Después del final, Theodora pensó que la vida le exigiría aprender a existir en la calma.
Y tenía razón.
La quietud no era fácil cuando uno había vivido entre enigmas, traiciones, conspiraciones reales y puertas que susurraban desde dimensiones ocultas. Para ella, el silencio no era paz, sino un nuevo lenguaje.
Pero Luzian, con su presencia suave y constante, le enseñó a escucharlo.
Se mudaron a una ciudad al borde de los acantilados del sur, donde el mar parecía hablar en código morse contra las rocas. Allí, entre viento salado y cielos nublados, encontraron su propio refugio.
Theodora abrió una pequeña galería en el centro del pueblo. Su arte, aunque más abstracto, seguía hablando de cosas que no podían decirse con palabras: fragmentos del otro lado, trazos con formas de llaves, rostros que no todos reconocían. Algunos clientes decían que sus cuadros parecían mirarlos de vuelta.

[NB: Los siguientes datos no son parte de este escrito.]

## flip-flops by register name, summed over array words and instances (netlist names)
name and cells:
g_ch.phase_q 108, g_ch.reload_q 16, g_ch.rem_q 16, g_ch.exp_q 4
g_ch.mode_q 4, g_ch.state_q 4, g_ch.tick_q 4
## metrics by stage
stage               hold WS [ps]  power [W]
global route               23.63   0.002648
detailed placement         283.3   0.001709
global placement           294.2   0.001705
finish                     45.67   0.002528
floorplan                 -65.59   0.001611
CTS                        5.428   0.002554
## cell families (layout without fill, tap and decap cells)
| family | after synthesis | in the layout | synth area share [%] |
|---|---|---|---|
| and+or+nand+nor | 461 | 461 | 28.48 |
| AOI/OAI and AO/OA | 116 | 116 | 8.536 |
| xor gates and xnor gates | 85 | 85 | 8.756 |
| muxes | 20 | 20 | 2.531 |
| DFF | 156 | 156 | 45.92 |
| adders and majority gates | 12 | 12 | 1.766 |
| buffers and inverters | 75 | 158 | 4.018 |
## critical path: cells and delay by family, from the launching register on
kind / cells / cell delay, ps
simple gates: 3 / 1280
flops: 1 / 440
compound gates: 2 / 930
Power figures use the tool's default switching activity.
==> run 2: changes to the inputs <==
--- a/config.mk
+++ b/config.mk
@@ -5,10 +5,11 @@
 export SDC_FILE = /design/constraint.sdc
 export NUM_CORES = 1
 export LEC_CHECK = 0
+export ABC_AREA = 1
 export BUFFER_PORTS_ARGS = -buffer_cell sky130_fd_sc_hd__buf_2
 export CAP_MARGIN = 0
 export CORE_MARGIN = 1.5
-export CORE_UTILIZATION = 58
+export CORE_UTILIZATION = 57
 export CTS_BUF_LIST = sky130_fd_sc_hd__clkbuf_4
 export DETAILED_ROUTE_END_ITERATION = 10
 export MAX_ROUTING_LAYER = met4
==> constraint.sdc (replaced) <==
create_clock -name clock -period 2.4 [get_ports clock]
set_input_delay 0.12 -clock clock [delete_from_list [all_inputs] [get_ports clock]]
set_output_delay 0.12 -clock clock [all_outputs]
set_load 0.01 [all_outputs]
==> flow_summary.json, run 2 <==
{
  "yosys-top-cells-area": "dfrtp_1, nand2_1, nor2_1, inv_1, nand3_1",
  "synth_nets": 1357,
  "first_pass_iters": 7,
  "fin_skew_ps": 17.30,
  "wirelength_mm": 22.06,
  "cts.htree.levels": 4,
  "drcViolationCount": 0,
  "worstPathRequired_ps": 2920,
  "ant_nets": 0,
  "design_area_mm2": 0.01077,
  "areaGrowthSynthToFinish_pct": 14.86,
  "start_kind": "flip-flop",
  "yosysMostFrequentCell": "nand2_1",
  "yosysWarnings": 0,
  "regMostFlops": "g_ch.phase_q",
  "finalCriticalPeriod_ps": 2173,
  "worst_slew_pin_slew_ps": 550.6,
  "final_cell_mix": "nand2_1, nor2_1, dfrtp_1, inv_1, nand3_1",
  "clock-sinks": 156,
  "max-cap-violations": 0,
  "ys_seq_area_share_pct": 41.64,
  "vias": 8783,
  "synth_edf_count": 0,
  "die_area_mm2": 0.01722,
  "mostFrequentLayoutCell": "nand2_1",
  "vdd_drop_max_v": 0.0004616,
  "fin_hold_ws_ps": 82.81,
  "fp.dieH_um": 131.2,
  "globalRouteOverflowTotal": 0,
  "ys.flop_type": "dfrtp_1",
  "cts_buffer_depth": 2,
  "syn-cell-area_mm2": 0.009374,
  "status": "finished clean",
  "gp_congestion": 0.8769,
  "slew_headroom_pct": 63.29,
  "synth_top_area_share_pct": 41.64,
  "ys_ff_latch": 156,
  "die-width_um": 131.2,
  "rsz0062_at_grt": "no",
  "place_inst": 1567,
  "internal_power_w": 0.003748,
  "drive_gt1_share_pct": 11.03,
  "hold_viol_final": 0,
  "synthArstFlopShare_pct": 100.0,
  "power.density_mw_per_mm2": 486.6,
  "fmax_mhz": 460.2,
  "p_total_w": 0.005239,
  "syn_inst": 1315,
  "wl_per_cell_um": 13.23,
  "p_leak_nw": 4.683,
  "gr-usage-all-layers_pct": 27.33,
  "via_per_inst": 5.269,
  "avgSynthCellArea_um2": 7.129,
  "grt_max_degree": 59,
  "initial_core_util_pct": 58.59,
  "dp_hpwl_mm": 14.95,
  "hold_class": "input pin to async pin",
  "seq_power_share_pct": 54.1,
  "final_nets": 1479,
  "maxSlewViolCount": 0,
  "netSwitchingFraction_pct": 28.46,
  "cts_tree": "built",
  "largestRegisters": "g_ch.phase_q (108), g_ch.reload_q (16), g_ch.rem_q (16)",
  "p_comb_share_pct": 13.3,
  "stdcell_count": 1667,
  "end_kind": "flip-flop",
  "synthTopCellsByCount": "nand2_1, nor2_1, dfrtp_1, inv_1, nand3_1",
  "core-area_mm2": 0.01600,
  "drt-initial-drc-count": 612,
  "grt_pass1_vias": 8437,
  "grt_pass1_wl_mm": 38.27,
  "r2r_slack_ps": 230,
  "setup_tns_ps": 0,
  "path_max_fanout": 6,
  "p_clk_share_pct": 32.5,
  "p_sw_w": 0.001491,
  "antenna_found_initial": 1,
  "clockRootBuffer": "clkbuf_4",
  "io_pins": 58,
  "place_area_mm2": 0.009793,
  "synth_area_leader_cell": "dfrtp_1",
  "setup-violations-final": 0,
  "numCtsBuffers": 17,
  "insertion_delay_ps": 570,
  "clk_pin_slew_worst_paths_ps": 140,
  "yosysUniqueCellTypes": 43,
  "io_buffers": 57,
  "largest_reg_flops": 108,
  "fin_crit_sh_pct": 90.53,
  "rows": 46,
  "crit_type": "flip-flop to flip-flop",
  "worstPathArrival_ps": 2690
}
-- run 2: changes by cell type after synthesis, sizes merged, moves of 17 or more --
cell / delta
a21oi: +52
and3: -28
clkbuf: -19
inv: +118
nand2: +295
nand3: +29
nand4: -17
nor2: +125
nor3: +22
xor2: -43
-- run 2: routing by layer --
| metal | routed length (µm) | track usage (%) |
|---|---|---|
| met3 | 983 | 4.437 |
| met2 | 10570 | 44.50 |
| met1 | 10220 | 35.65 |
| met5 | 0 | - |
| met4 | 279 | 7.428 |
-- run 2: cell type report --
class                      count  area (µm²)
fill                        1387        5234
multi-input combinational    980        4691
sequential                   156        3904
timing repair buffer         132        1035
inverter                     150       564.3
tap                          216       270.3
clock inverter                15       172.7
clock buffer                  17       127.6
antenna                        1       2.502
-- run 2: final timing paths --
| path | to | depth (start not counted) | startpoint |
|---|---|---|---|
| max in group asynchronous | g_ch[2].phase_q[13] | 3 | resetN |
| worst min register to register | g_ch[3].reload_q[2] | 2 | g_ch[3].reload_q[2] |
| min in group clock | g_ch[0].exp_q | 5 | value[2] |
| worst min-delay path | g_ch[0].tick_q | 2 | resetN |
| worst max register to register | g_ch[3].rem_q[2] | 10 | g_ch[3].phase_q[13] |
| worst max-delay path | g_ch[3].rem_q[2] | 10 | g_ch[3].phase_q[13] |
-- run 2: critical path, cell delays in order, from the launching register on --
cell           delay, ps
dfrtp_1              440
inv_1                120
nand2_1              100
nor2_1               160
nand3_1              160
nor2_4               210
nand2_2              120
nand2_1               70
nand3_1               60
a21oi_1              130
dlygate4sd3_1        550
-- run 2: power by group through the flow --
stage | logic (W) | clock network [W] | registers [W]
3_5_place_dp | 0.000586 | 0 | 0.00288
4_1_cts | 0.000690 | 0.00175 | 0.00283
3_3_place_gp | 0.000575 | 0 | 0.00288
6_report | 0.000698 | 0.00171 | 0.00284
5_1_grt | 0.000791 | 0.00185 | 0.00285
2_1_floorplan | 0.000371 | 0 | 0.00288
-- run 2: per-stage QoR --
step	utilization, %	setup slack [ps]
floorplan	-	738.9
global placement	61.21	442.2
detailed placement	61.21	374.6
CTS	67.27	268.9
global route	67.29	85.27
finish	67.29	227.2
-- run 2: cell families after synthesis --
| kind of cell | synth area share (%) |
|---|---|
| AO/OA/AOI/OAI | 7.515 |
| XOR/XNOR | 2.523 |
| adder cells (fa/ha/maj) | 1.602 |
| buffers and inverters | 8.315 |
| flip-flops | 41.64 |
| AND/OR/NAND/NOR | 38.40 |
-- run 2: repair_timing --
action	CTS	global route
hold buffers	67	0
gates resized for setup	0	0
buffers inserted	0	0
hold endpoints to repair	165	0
<file path="config.mk">
export PLATFORM = sky130hd
export DESIGN_NAME = serial_frame_rx
export DESIGN_NICKNAME = d
export VERILOG_FILES = /design/src/rtl/serial_frame_rx.sv
export SDC_FILE = /design/constraint.sdc
export NUM_CORES = 1
export LEC_CHECK = 0
export CELL_PAD_IN_SITES_DETAIL_PLACEMENT = 0
export CELL_PAD_IN_SITES_GLOBAL_PLACEMENT = 1
export CORE_ASPECT_RATIO = 1.5
export CORE_UTILIZATION = 35
export CTS_CLUSTER_DIAMETER = 150
export DETAILED_ROUTE_END_ITERATION = 7
export GPL_ROUTABILITY_DRIVEN = 0
export GPL_TIMING_DRIVEN = 0
export PLACE_DENSITY = 0.63
export SYNTH_ARGS = -nofsm -noshare
export SYNTH_HDL_FRONTEND = slang
export SYNTH_SLANG_ARGS = --single-unit
</file>
<file path="constraint.sdc">
create_clock -name clock -period 3 [get_ports clock]
set_input_delay 0.3 -clock clock [delete_from_list [all_inputs] [get_ports clock]]
set_output_delay 0.3 -clock clock [all_outputs]
set_load 0.02 [all_outputs]
</file>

Luzian, en cambio, se convirtió en sanador. No un sanador cualquiera: combinaba métodos antiguos con lo aprendido en Elysianek. La gente del pueblo no sabía que Luzian había sobrevivido a cosas que ni en leyendas se contaban… pero confiaban en él como si lo supieran de alguna forma.
Compartían una casa de piedra, con ventanas grandes y cortinas que Theodora insistía en dejar abiertas incluso en los días fríos.
Cada mañana tomaban café en silencio. No porque no tuvieran nada que decir, sino porque ya se lo habían dicho todo en medio del caos. Ahora, cada mirada era una promesa renovada.
Una tarde, mientras arreglaban el viejo reloj de péndulo que Luzian se había empeñado en restaurar, Theodora dijo:
—¿Sabes? Creo que solo después de sobrevivir a todo aquello pude entender lo que era amar de verdad.
Luzian, cubierto de polvo y sonriendo, solo respondió:
—Y yo entendí lo que era quedarse.
No hablaban mucho del pasado. Pero a veces, en la noche, mientras las olas golpeaban allá abajo, Theodora sacaba una vieja caja.
Dentro, un solo objeto: un fragmento de cristal oscuro. El recuerdo de una sala perdida, de decisiones que habían cambiado el curso de la historia.
Theodora lo observaba en silencio y luego lo volvía a guardar.
—Nunca dejamos de ser parte de algo mayor —susurraba ella.
—Pero al menos ahora sabemos quiénes somos —respondía Luzian.
Y volvían al presente, donde la única conspiración era decidir si cocinar o pedir comida.
Donde el amor no era una batalla, sino una forma de volver a casa.